House Bill 731, a safe storage law requiring firearms to be kept locked when not in use. The bill was amended Wednesday to add additional definitions of locking methods, and also to add penalties for owners whose unsecured firearm is later used in a crime.
House Bill 714, requiring that a background check be performed for all firearms transfers. Background checks are currently required for all handguns as well as for any sales by a licensed firearms dealer; the bill would extend the requirement to the private sale of long guns. The bill does make an exception for transfers of firearms between immediate family members.
House Bill 1018, which creates Extreme Risk Protection Orders (ERPO), and is often referred to as a “red flag” law. This allows judges to order the temporary confiscation of a person’s firearms if they are found to be a danger to themselves or others, based on a set of criteria defined in the bill.

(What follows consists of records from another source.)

Background: an optimization exercise with open tools, aiming at small area, a short achievable clock period and few clock cycles. Do not read the settings as production practice. Function was checked by simulation only, so behaviour that the tests miss may differ from the original. No activity file was given, so power comes from the tool's default toggle rates.

==> flow/design.v (excerpt) <==
module block_extent_translation_cache #(
  parameter int ENTRIES = ENTRIES_DEFAULT
) (
  input  wire logic                clk,
  input  wire logic                rst,
  input  wire logic                in_valid,
  output logic                     in_stall,
  input  wire logic [MODE_W-1:0]   mode,
  input  wire logic [BLK_W-1:0]    block_index,
  input  wire logic                create,
  input  wire logic [BLK_W-1:0]    extent_start,
  input  wire logic [BLK_W-1:0]    extent_phys,
  input  wire logic [LEN_W-1:0]    extent_count,
  input  wire logic [BLK_W-1:0]    eof_block,
  output logic                     out_valid,
  input  wire logic                out_stall,
  output logic      [STATUS_W-1:0] status,
  output logic      [BLK_W-1:0]    phys_block
);
  localparam int N     = ENTRIES;
  localparam int HI_W  = BLK_W - LEN_W;
  localparam int END_W = LEN_W + 1;
  localparam int ENT_W = 2 * BLK_W + END_W + 2;
  function automatic logic covers(input logic [BLK_W-1:0] b,
                                  input logic [HI_W-1:0]  bm1_hi,
                                  input logic             bnz,
                                  input logic [BLK_W-1:0] start,
                                  input logic [END_W-1:0] lend);
    logic lo_lt;
    logic hi_eq;
    logic hi_p1;
    lo_lt  = (b[LEN_W-1:0] < start[LEN_W-1:0]);
    hi_eq  = (b[BLK_W-1:LEN_W] == start[BLK_W-1:LEN_W]);
    hi_p1  = bnz && (bm1_hi == start[BLK_W-1:LEN_W]);
    covers = lo_lt ? (hi_p1 && ({1'b1, b[LEN_W-1:0]} < lend))
                   : (hi_eq && ({1'b0, b[LEN_W-1:0]} < lend));
  ...
Size in the first run: about 1,800 flip-flops, roughly 350 I/O pins, about 0.093 mm² of cells after synthesis.
clock: 9.0 ns
lec_check: 0
cap_margin: 20
core_margin: 2
core_utilization: 40
cts_buf_list: sky130_fd_sc_hd__clkbuf_4 sky130_fd_sc_hd__clkbuf_8
setup_slack_margin: 4.5
slew_margin: 20
run.sh (not shown) runs the stock make flow with config.mk's settings and CLKGATE_MAP_FILE= SYNTH_SCRIPT=/design/flow/synth_recipe.tcl, a recipe that flattens the netlist after the stock synthesis.
Testbench counts at the start, summed over its fixed seeds: cycles 20,032.
Next try:
Settings changed: CORE_UTILIZATION 40 to 55, CTS_BUF_LIST sky130_fd_sc_hd__clkbuf_4 sky130_fd_sc_hd__clkbuf_8 to not set, SETUP_SLACK_MARGIN 4.5 to 5.
What happened:
- hold slack gains 9.9 ps
- power rises slightly
- worst setup slack gets better by 180 ps
- wire length goes up by a few percent
- clock skew came out lower by 38 ps
- clock-buffer cell count falls by 214
- via count went up by a few percent
- design area went up by a few percent
- fmax grows by a few percent
- flip-flop and latch count stays the same
- cell count went down by a few percent

---

north:
The RTL this note starts from:
==> flow/design.v <==
`timescale 1ns / 1ps
`default_nettype none
package betc_pkg;
  localparam int ENTRIES_DEFAULT = 8;
  localparam int BLK_W    = 64;
  localparam int LEN_W    = 16;
  localparam int MODE_W   = 2;
  localparam int STATUS_W = 3;
  localparam logic [MODE_W-1:0] MODE_LOOKUP = 2'd0;
  localparam logic [MODE_W-1:0] MODE_FILL   = 2'd1;
  localparam logic [MODE_W-1:0] MODE_TRUNC  = 2'd2;
  localparam logic [STATUS_W-1:0] STATUS_MISS      = 3'd0;
  localparam logic [STATUS_W-1:0] STATUS_HIT       = 3'd1;
  localparam logic [STATUS_W-1:0] STATUS_FILLED    = 3'd2;
  localparam logic [STATUS_W-1:0] STATUS_REJECTED  = 3'd3;
  localparam logic [STATUS_W-1:0] STATUS_TRUNCATED = 3'd4;
endpackage
`default_nettype wire
`timescale 1ns / 1ps
`default_nettype none
module betc_ram #(
  parameter int WIDTH = 32,
  parameter int DEPTH = 8
) (
  input  wire logic                     clk,
  input  wire logic [DEPTH-1:0]         wr_sel,
  input  wire logic [WIDTH-1:0]         wr_data,
  output logic      [DEPTH*WIDTH-1:0]   rd_data
);
  logic [WIDTH-1:0] mem [DEPTH];
  always_ff @(posedge clk) begin
    for (int i = 0; i < DEPTH; i++) begin
      if (wr_sel[i]) begin
        mem[i] <= wr_data;
      end
    end
  end
  always_comb begin
    for (int i = 0; i < DEPTH; i++) begin
      rd_data[i*WIDTH +: WIDTH] = mem[i];
    end
  end
endmodule
`default_nettype wire
`timescale 1ns / 1ps
`default_nettype none
import betc_pkg::*;
module block_extent_translation_cache #(
  parameter int ENTRIES = ENTRIES_DEFAULT
) (
  input  wire logic                clk,
  input  wire logic                rst,
  input  wire logic                in_valid,
  output logic                     in_stall,
  input  wire logic [MODE_W-1:0]   mode,
  input  wire logic [BLK_W-1:0]    block_index,
  input  wire logic                create,
  input  wire logic [BLK_W-1:0]    extent_start,
  input  wire logic [BLK_W-1:0]    extent_phys,
  input  wire logic [LEN_W-1:0]    extent_count,
  input  wire logic [BLK_W-1:0]    eof_block,
  output logic                     out_valid,
  input  wire logic                out_stall,
  output logic      [STATUS_W-1:0] status,
  output logic      [BLK_W-1:0]    phys_block
);
  localparam int N     = ENTRIES;
  localparam int HI_W  = BLK_W - LEN_W;
  localparam int END_W = LEN_W + 1;
  localparam int ENT_W = 2 * BLK_W + END_W + 2;
  function automatic logic covers(input logic [BLK_W-1:0] b,
                                  input logic [HI_W-1:0]  bm1_hi,
                                  input logic             bnz,
                                  input logic [BLK_W-1:0] start,
                                  input logic [END_W-1:0] lend);
    logic lo_lt;
    logic hi_eq;
    logic hi_p1;
    lo_lt  = (b[LEN_W-1:0] < start[LEN_W-1:0]);
    hi_eq  = (b[BLK_W-1:LEN_W] == start[BLK_W-1:LEN_W]);
    hi_p1  = bnz && (bm1_hi == start[BLK_W-1:LEN_W]);
    covers = lo_lt ? (hi_p1 && ({1'b1, b[LEN_W-1:0]} < lend))
                   : (hi_eq && ({1'b0, b[LEN_W-1:0]} < lend));
  endfunction
  function automatic logic at_or_below(input logic [BLK_W-1:0] e,
                                       input logic [BLK_W-1:0] start);
    logic lo_le;
    logic hi_eq;
    logic hi_lt;
    lo_le = (e[LEN_W-1:0] <= start[LEN_W-1:0]);
    hi_eq = (e[BLK_W-1:LEN_W] == start[BLK_W-1:LEN_W]);
    hi_lt = (e[BLK_W-1:LEN_W] < start[BLK_W-1:LEN_W]);
    at_or_below = hi_lt || (hi_eq && lo_le);
  endfunction
  logic stall;
  logic              v1;
  logic [MODE_W-1:0] m1;
  logic              cr1;
  logic [BLK_W-1:0]  x1;
  logic [HI_W-1:0]   xm1_hi;
  logic              xnz;
  logic [BLK_W-1:0]  xs1;
  logic [BLK_W-1:0]  xp1;
  logic [END_W-1:0]  end1;
  logic              hole1;
  logic              zin1;
  logic              v2;
  logic [MODE_W-1:0] m2;
  logic              cr2;
  logic [BLK_W-1:0]  x2;
  logic              ok2;      
  logic [N-1:0]      cov2;
  logic [N-1:0]      clr2;
  logic [N-1:0]      zc2;      
  logic                v3;
  logic [STATUS_W-1:0] st3;
  logic                z3;     
  logic [BLK_W-1:0]    b3;
  logic [BLK_W-1:0]    nd3;
  logic                v4;
  logic [STATUS_W-1:0] st4;
  logic [BLK_W-1:0]    ph4;
  logic [N-1:0]       valid;
  logic [N-1:0]       mru;       
  logic [N-1:0]       victim;    
  logic [N-1:0]       wr_sel;
  logic [ENT_W-1:0]   wr_data;
  logic [N*ENT_W-1:0] tbl;
  logic [BLK_W-1:0]   e_ls  [N];
  logic [BLK_W-1:0]   e_nd  [N];
  logic [END_W-1:0]   e_end [N];
  logic [N-1:0]       e_hole;
  logic [N-1:0]       e_zin;
  logic [N-1:0]     c_cov;
  logic [N-1:0]     c_clr;
  logic [N-1:0]     c_zc;
  logic [BLK_W-1:0] c_nd;
  logic             c_ok;
  logic             c_write;
  logic [N-1:0]     cov;
  logic             hit_mru;
  logic [N-1:0]     others;
  logic [N-1:0]     first;
  logic [N-1:0]     hit_oh;
  logic             hit;
  logic [N-1:0]     sel_oh;
  logic [BLK_W-1:0] nd_sel;
  logic [N-1:0]     victim_adv;
  logic [N-1:0]     victim_next;
  logic [N-1:0]     mru_next;
  logic [N-1:0]     valid_next;
  betc_ram #(
    .WIDTH (ENT_W),
    .DEPTH (N)
  ) u_table (
    .clk     (clk),
    .wr_sel  (wr_sel),
    .wr_data (wr_data),
    .rd_data (tbl)
  );
  always_comb begin
    for (int i = 0; i < N; i++) begin
      {e_ls[i], e_nd[i], e_end[i], e_hole[i], e_zin[i]} = tbl[i*ENT_W +: ENT_W];
    end
  end
  assign stall    = v4 && out_stall;
  assign in_stall = stall;
  always_comb begin
    for (int i = 0; i < N; i++) begin
      c_cov[i] = covers(x1, xm1_hi, xnz, e_ls[i], e_end[i]);
      c_clr[i] = at_or_below(x1, e_ls[i]);
      c_zc[i]  = e_hole[i] || (e_zin[i] && (x1[LEN_W-1:0] == e_nd[i][LEN_W-1:0]));
    end
    c_nd    = xs1 - xp1;
    c_ok    = covers(x1, xm1_hi, xnz, xs1, end1);
    c_ok    = cr1 ? (!hole1 && c_ok) : (hole1 || c_ok);
    c_write = v1 && (m1 == MODE_FILL) && c_ok && !stall;
    wr_data = {xs1, c_nd, end1, hole1, zin1};
  end
  always_comb begin
    victim_adv = {victim[N-2:0], victim[N-1]};
    cov     = valid & cov2;
    hit_mru = |(cov & mru);
    others  = cov & ~mru;
    first   = others & (~others + 1'b1);
    hit_oh  = hit_mru ? mru : first;
    hit     = |cov;
    victim_next = victim;
    mru_next    = mru;
    valid_next  = valid;
    if (v2) begin
      case (m2)
        MODE_LOOKUP: begin
          if (hit) begin
            mru_next = hit_oh;
            if (!hit_mru && |(first & victim)) begin
              victim_next = victim_adv;
            end
            if (cr2 && |(hit_oh & zc2)) begin
              victim_next = hit_oh;
            end
          end
        end
        MODE_FILL: begin
          if (ok2) begin
            mru_next    = victim;
            victim_next = victim_adv;
          end
        end
        MODE_TRUNC: begin
          valid_next = valid & ~clr2;
        end
        default: ;
      endcase
    end
    wr_sel = c_write ? victim_next : '0;
    valid_next = valid_next | wr_sel;
    sel_oh = (m2 == MODE_FILL) ? victim : hit_oh;
    nd_sel = '0;
    for (int i = 0; i < N; i++) begin
      nd_sel = nd_sel | (e_nd[i] & {BLK_W{sel_oh[i]}});
    end
  end
  always_ff @(posedge clk) begin
    if (rst) begin
      v1     <= 1'b0;
      v2     <= 1'b0;
      v3     <= 1'b0;
      v4     <= 1'b0;
      valid  <= '0;
      mru    <= N'(1);
      victim <= N'(1);
    end else if (!stall) begin
      v1     <= in_valid;
      v2     <= v1;
      v3     <= v2;
      v4     <= v3;
      valid  <= valid_next;
      mru    <= mru_next;
      victim <= victim_next;
    end
  end
  always_ff @(posedge clk) begin
    if (!stall) begin
      m1  <= mode;
      cr1 <= create;
      x1  <= (mode == MODE_TRUNC) ? eof_block : block_index;
      xm1_hi <= block_index[BLK_W-1:LEN_W] - 1'b1;
      xnz    <= (block_index[BLK_W-1:LEN_W] != '0);
      xs1 <= extent_start;
      xp1 <= extent_phys;
      end1  <= {1'b0, extent_start[LEN_W-1:0]} + {1'b0, extent_count};
      hole1 <= (extent_phys == '0);
      zin1  <= (extent_phys[BLK_W-1:LEN_W] == '1) && (extent_phys[LEN_W-1:0] != '0)
               && ((END_W'(1) << LEN_W) - {1'b0, extent_phys[LEN_W-1:0]}
                   < {1'b0, extent_count});
      m2   <= m1;
      cr2  <= cr1;
      x2   <= x1;
      ok2  <= c_ok;
      cov2 <= c_cov;
      clr2 <= c_clr;
      zc2  <= c_zc;
      case (m2)
        MODE_LOOKUP: begin
          st3 <= hit ? STATUS_HIT : STATUS_MISS;
          z3  <= !hit || |(hit_oh & e_hole);
        end
        MODE_FILL: begin
          st3 <= ok2 ? STATUS_FILLED : STATUS_REJECTED;
          z3  <= !ok2 || |(victim & e_hole);
        end
        MODE_TRUNC: begin
          st3 <= STATUS_TRUNCATED;
          z3  <= 1'b1;
        end
        default: begin
          st3 <= STATUS_MISS;
          z3  <= 1'b1;
        end
      endcase
      b3  <= x2;
      nd3 <= nd_sel;
      st4 <= st3;
      ph4 <= z3 ? '0 : (b3 - nd3);
    end
  end
  assign out_valid  = v4;
  assign status     = st4;
  assign phys_block = ph4;
endmodule
`default_nettype wire
make LEC_CHECK=0 CAP_MARGIN=20 CORE_MARGIN=2 CORE_UTILIZATION=50 SETUP_SLACK_MARGIN=4.5 SLEW_MARGIN=20 finish   # period 9.0 ns
Testbench counts of north, summed over its fixed seeds: cycles 20,032.
### north -> south
- CORE_UTILIZATION: 50 -> 40
Results
Relative to north, count of clock-net buffers in the final layout decreased by 9 in south. NOTE: sequential fraction of design power in south falls short of that of north. Re register-to-register slack: north was higher than south. south vs north: combinational power up by a few percent. As of south, average wire length per cell after detail routing had fallen slightly compared to north. Of north and south, the run reporting the lower maximum clock skew at final layout was south.

## port drivers added, routing unchanged
In the flow no input, the clock included, has a driving cell. The finished layouts below were timed again as built, in two steps.
Step 1, drivers: a clkbuf_16 drives clk and a buf_2 each remaining input, both assumed.
Step 2 moves the port delays by t, midway between the first and last clock arrival at a register: inputs arrive t later, outputs are due t later. That takes back most of the time a late clock gives input paths.
a / b / c = no drivers / after step 1 / after step 2; a / b = the first two.
| run | shift t [ns] | setup WS [ns] | latest minus earliest clock arrival (ns) |
|---|---|---|---|
| the first run of note 1 | 1.150 | 4.505 / 4.505 / 3.574 | 0.096 / 0.095 |
| the second run of note 1 | 0.937 | 4.689 / 4.689 / 4.172 | 0.057 / 0.058 |
| north | 0.932 | 4.431 / 4.431 / 3.756 | 0.049 / 0.049 |
| south | 0.958 | 4.400 / 4.400 / 3.779 | 0.038 / 0.039 |
After both steps every run listed still meets setup and hold. The setup slack of the first run of note 1, which loses most, moves by 0.000 ns with the drivers and by -0.931 ns with both steps.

A third party – either a family member or law enforcement – must petition the court for an ERPO, which may last from three months to a year, although the subject of the order may petition at any time to have it lifted, and their firearms returned to them.
“This legislation isn’t about taking away anyone’s Second Amendment [rights],” said Rep. Jennifer O’Mara, D-Delaware, the bill’s prime sponsor, who spoke about her own father’s gun suicide. “It is about making sure there are protections in place to prevent someone who is in crisis from hurting themselves or others.”
Republican committee members critiqued a number of points on the bills, such as the precise definition of a locking device in HB731, or if unsecured firearms alone could give law enforcement reason to enter someone’s home.
Most of the substantive criticism, however, was reserved for HB1018, with multiple GOP members saying that ERPOs were either unnecessary or could be misused. Rep. David Rowe, R-Snyder, objected that some of the factors for issuing an ERPO included things that were not crimes, such as a recent attempt to purchase a firearm.
“Would it be abused? Probably not. But could it be? Yes,” Rowe said following the meeting; the broad language of the bill, he said, creates the appearance that due process may not be given, even if judges are being forthright in their evaluations.
Democrats stressed that HB1018 has punishments, including restitution, for filing false or frivolous ERPOs, safeguards that are “over and above existing disincentives that are already in the crime code,” said Tim Clawges, the committee’s executive director.
Republican Chair Rob Kauffman, R-Franklin, as well as Rep. Tim Bonner, R-Mercer, both suggested that ERPO legislation is not needed given that a person could already be adjudicated under Section 302, the portion of the commonwealth’s mental health code that permits a person to be involuntarily confined for a psychiatric examination.
A 302 filing would be “a much more desired solution if you’re truly dealing with someone who is a danger to himself or others,” Bonner said.
“I was shocked to hear Republicans make that argument,” O’Mara said after Wednesday’s meeting, given that the 302 process involves a person being held, possibly for several days, to undergo a medical evaluation; one of the driving concepts of ERPO legislation is to have an option that falls between having a person unwillingly committed and doing nothing, O’Mara said.
“There are so many reasons to do it, we can’t just sit on our butts anymore,” O’Mara said.
Both House Speaker Joanna McClinton, D-Philadelphia, and Gov. Josh Shapiro have signaled support for the bills, which could move before the full House as early as next week; their fate in the GOP-controlled Senate is less certain.
In 2018, the state passed a law requiring the surrender of guns for certain domestic violence cases. Kauffman, as chair of the Judiciary under a Republican majority, consistently gutted subsequent bills that would tighten gun laws.